In 1921 he transferred once more, back to Maritime. He played in matches for them against City Rovers and Fire Brigade which was his previous club, Grafton Athletic's new name. He was not named in their side for the remainder of the year.

===Return to Ponsonby and retirement===
The 1922 season saw Neal once again back playing for Ponsonby. He played 8 matches for them and was said to be "in excellent form, and did great work for his side". He was not reported to have played any more beyond a 29 July match against Devonport United.

==Personal life==
In the 1919 census he was listed as a plumber and living at 1 Harcourt Street, Grey Lynn.

In October, 1922 it was reported that he had been the victim of an assault in a city motel in Auckland.

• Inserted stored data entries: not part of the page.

Background: an optimization exercise with open tools, aiming at small area and a short achievable clock period. Do not read the settings as production practice.
Only simulation tests tie the RTL to the original design; equivalence was not proved.
Power is estimated from default activity; no workload was simulated.

==> build 56: inputs <==
## data_mem_responder
module data_mem_responder (
    input  logic        clk,
    input  logic        reset,
    input  logic        req_valid,
    output logic        req_ready,
    input  logic        req_write,
    input  logic [1:0]  req_size,
    input  logic        req_signed,
    input  logic [7:0]  req_addr,
    input  logic [31:0] req_wdata,
    output logic        rsp_valid,
    input  logic        rsp_ready,
    output logic [31:0] rsp_rdata,
    output logic        rsp_err
);
    logic        lat_write;
    logic [1:0]  lat_size;
    logic        lat_signed;
    logic [7:0]  lat_addr;
    logic [31:0] lat_wdata;
    logic        cap_first;      
    logic        cap_inv;        
    logic        ph1, ph2, ph3;
    logic        idle;
    logic        rvld;
    logic [2:0]  t;
    logic        pend;
    logic [31:0] sdata;
    logic [3:0]  smask;
    logic [3:0]  whi;            
    logic [3:0]  wlo;            
    logic [1:0]  sslot;
    logic [3:0]  wmask;
    logic        wpol;
    logic        fwd;            
    logic [31:0] q0 [16];
    logic [31:0] q1 [16];
    logic [31:0] q2 [16];
    logic [31:0] q3 [16];
    logic        misaligned;
    logic        cap;
    logic        wr_now;
    logic        commit;
    logic [31:0] lane_data;
    logic [3:0]  lane_mask;
    logic [31:0] load_ext;
  ...
==> flow/config.mk <==
export PLATFORM = sky130hd
export DESIGN_NAME = data_mem_responder
export DESIGN_NICKNAME = data_mem_responder
export VERILOG_FILES = /design/flow/design.v
export SDC_FILE = /design/flow/constraint.sdc
export NUM_CORES = 4
export LEC_CHECK = 0
export CAP_MARGIN = 20
export CORE_MARGIN = 2
export CORE_UTILIZATION = 62
export CTS_CLUSTER_DIAMETER = 90
export CTS_CLUSTER_SIZE = 25
export SETUP_SLACK_MARGIN = 3.4
export SLEW_MARGIN = 20
export SYNTH_HIERARCHICAL = 1
==> flow/constraint.sdc <==
create_clock -name core_clock -period 5.5 [get_ports {clk}]
set_input_delay 1.1000 -clock core_clock [delete_from_list [all_inputs] [get_ports {clk}]]
set_output_delay 1.1000 -clock core_clock [all_outputs]
set_load 0.01 [all_outputs]
standard.sh (not shown) runs the stock make flow with config.mk's settings and CLKGATE_MAP_FILE= SYNTH_SCRIPT=/design/flow/synth_recipe.tcl, a recipe that flattens the netlist after the stock synthesis.
==> flow/flow/run.sh <==
#!/bin/bash
# Own layout flow: the standard flow (standard.sh, which runs the standard
# synthesis unchanged) with these changes:
#  - pre_floorplan.tcl, run right after the synthesized netlist is loaded, sets
#    the single-gate modules' cells (memory write ports, load taps) back to drive
#    strength 1; Yosys/ABC upsizes each such module as if it were critical.
#    Timing repair later upsizes any that need it.
#  - the buffers ABC inserted are removed at floorplan (REMOVE_ABC_BUFFERS);
#    repair_design buffers high-fanout nets again as placement requires.
#  - port buffers are plain buffers (buf_2) instead of the delay cell that
#    buffer_ports otherwise picks.
#  - io.tcl puts all pins on the top edge (IO_CONSTRAINTS).
# The make output goes to orfs_make.log here; each ORFS step logs under orfs/logs.
set -euo pipefail
here=$(pwd)
bash standard.sh finish \
  PRE_FLOORPLAN_TCL="$here/flow/pre_floorplan.tcl" \
  REMOVE_ABC_BUFFERS=1 \
  IO_CONSTRAINTS="$here/flow/io.tcl" \
  "BUFFER_PORTS_ARGS=-buffer_cell sky130_fd_sc_hd__buf_2" \
  > "$here/orfs_make.log" 2>&1
==> flow/flow/io.tcl <==
# Pin constraints (sourced by ORFS floorplan.tcl through IO_CONSTRAINTS): all
# ports on the top edge, so the request latch, the response registers and the
# control sit together near their pins instead of in the middle of the die.
set_io_pin_constraint -pin_names [concat [get_ports req_*] [get_ports rsp_*] [get_ports reset] [get_ports clk]] -region top:*
==> flow/flow/pre_floorplan.tcl <==
# Runs inside ORFS floorplan.tcl right after the synthesized netlist is loaded.
# Yosys/ABC maps each single-gate module on its own and upsizes it as if it were
# critical; put those gates (the memory write ports and load taps) back to drive
# strength 1. Timing repair later upsizes any that need it.
set db [ord::get_db]
set block [ord::get_db_block]
set n 0
foreach inst [$block getInsts] {
  set m [[$inst getMaster] getName]
  if { [regexp {^(sky130_fd_sc_hd__(o22ai|a22oi))_[248]$} $m -> base] } {
    set small [$db findMaster ${base}_1]
    if { $small != "NULL" } {
      $inst swapMaster $small
      incr n
    }
  }
}
puts "pre_floorplan: set $n cells to drive strength 1"
==> trial 87: changes against build 56 <==
--- a/flow/design.v
+++ b/flow/design.v
@@ -117,12 +117,11 @@
     logic        rvld;
     logic [2:0]  t;
     logic        pend;
     logic [31:0] sdata;
     logic [3:0]  smask;
-    logic [3:0]  whi;            
-    logic [3:0]  wlo;            
+    logic [3:0]  sring;
     logic [1:0]  sslot;
     logic [3:0]  wmask;
     logic        wpol;
     logic        fwd;            
     logic [31:0] q0 [16];
@@ -241,10 +240,11 @@
         wpol  <= ~(uw[2] ^ (uw[1:0] == 2'd3));
         t     <= t + 3'd1;
         if (commit) begin
             sdata <= lane_data;
             smask <= lane_mask;
+            sring <= lat_addr[7:4];
             sslot <= lat_addr[3:2];
         end
     end
     always_ff @(posedge clk) begin
         rsp_rdata <= load_ext;
@@ -258,11 +258,11 @@
             lat_write  <= req_write;
             lat_size   <= req_size;
             lat_signed <= req_signed;
             lat_addr   <= req_addr;
         end else if (cap) begin
-            fwd        <= pend & whi[lat_addr[7:6]] & wlo[lat_addr[5:4]] & (sslot == lat_addr[3:2]);
+            fwd        <= pend & (sring == lat_addr[7:4]) & (sslot == lat_addr[3:2]);
         end
     end
     logic [31:0] oh_nxt;
     logic [31:0] wdata_nxt;
     dmr_hold #(.W(32)) u_oh_nxt (
@@ -273,35 +273,15 @@
     );
     always_ff @(posedge clk) begin
         oh        <= oh_nxt;
         lat_wdata <= wdata_nxt;
     end
-    logic [3:0] hi_d;
-    logic [3:0] lo_d;
-    logic [3:0] whi_nxt;
-    logic [3:0] wlo_nxt;
-    always_comb begin
-        for (int k = 0; k < 4; k++) begin
-            hi_d[k] = (lat_addr[7:6] == 2'(k));
-            lo_d[k] = (lat_addr[5:4] == 2'(k));
-        end
-    end
-    dmr_hold #(.W(4)) u_whi_nxt (
-        .a(hi_d), .sa(commit), .b(hi_d), .sb(1'b0), .q(whi), .y(whi_nxt)
-    );
-    dmr_hold #(.W(4)) u_wlo_nxt (
-        .a(lo_d), .sa(commit), .b(lo_d), .sb(1'b0), .q(wlo), .y(wlo_nxt)
-    );
-    always_ff @(posedge clk) begin
-        whi <= whi_nxt;
-        wlo <= wlo_nxt;
-    end
     logic [31:0] wdat;
     logic [15:0] wring;
     assign wdat = sdata ^ {32{wpol}};
     always_comb begin
-        for (int r = 0; r < 16; r++) wring[r] = whi[r / 4] & wlo[r % 4];
+        for (int r = 0; r < 16; r++) wring[r] = (sring == 4'(r));
     end
     for (genvar r = 0; r < 16; r++) begin : g_ring
         for (genvar b = 0; b < 4; b++) begin : g_lane
             logic       s;
             logic [7:0] nxt;
CORE_UTILIZATION = 55   (was 62)
CTS_BUF_LIST = sky130_fd_sc_hd__clkbuf_8 sky130_fd_sc_hd__clkbuf_16   (was not set)
==> qor summary <==
quantity	trial 87	build 56
Run status	no timing/DRC/antenna violations	no timing/DRC/antenna violations
Total number of placement rows	119	113
Via count of the first global-routing pass	33.3k	33.4k
Maximum clock rate	436 MHz	425 MHz
Fillcell total	8190	6847
Mean routed wirelength per cell	27.5 um	28.1 um
Pin count of the biggest net entering global routing	91	81
Min-Delay Endpoint	q2[14][16]	q2[0][24]
Leakage power total	25.1 nW	25.0 nW
Final setup slack of the worst path	3210 ps	3150 ps
Proportion of cell area spent on the clock network	0.0422	0.0419
Largest incremental delay on the critical path	360 ps	520 ps
Clock net sink count	2218	2222
Global-route wire length before repair	226000 um	227000 um
Cell with the largest stage delay on the worst path	sky130_fd_sc_hd__dfxtp_2	sky130_fd_sc_hd__fa_1
Amount of wire on met2 after detailed routing	73000 um	73000 um
Start of the worst register-to-register path	lat_addr[1]	lat_size[0]
Detail Route met3 WL	9390 um	9870 um

==> static timing again, ports no longer ideal <==
How much do the figures lean on ideal ports? The routed layouts below were timed once more, with nothing changed but the port constraints. Step 1, drivers: a clkbuf_16 drives clk and a buf_2 each remaining input, both assumed. Step 2, shift: input delay + t, output delay - t, t = (earliest + latest rising clock arrival at the registers) / 2. This alone moves slack from input paths to output paths. Slacks: ideal / step 1 / step 2; pairs: ideal / step 1.
| run | shift t [ns] | setup WS [ns] | worst register clock-pin slew, ns |
|---|---|---|---|
| build 56 | 0.784 | 3.148 / 3.148 / 2.571 | 0.10 / 0.10 |
| trial 87 | 0.791 | 3.206 / 3.133 / 2.534 | 0.10 / 0.10 |
After both steps every run listed still meets setup and hold. For trial 87, which loses most, drivers alone change the setup slack by -0.073 ns; drivers and shift together by -0.672 ns.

It was said that "following on an argument in a city motel on Saturday afternoon, a man named Horace Richard Neal sustained a blackened optic, with the result that James A. Lee (24) was charged ... with assault". Neal was appearing before the court with a heavily bandaged eye and said that Lee "struck him without provocation". The Justice of the Peace, Mr. Edmond George Twohill said "I know about you Lee boys,... you have a penchant for going around the hotels, looking for drunken men..." to fight. Lee was subsequently fined £5.

Horace listed himself as a Methodist on his enlistment papers for World War 1. On 29 June 1921, he married Dorothy Madge Baker at St Stephens Church on Khyber Pass Road. On 26 May 1922, they had a son, Desmond Francis Neal. They had a daughter, Daphne May Neal (Tomkins) in 1923, and another son, William Thomas Neal in 1924, followed by three more daughters Betty Marguerite Neal, Colleen Neal, and Robyn Beryl Neal in December 1926.

From 1928 to 1949 he was listed as being a "sugar worker" on the census records.

In 1943 Neal was living in Birkenhead when his eldest son Desmond became engaged to Gwenyth Blomfield.

Horace died on 7 November 1951, after falling from a roof at 55 Princes Wharf on the Auckland waterfront. He was a Harbour Board Employee at the time and was living at 39 Rawene Road, Birkenhead. He was buried at Waikumete Cemetery, Glen Eden, Auckland, in Soldiers Plot k13.6 on 9 November 1951.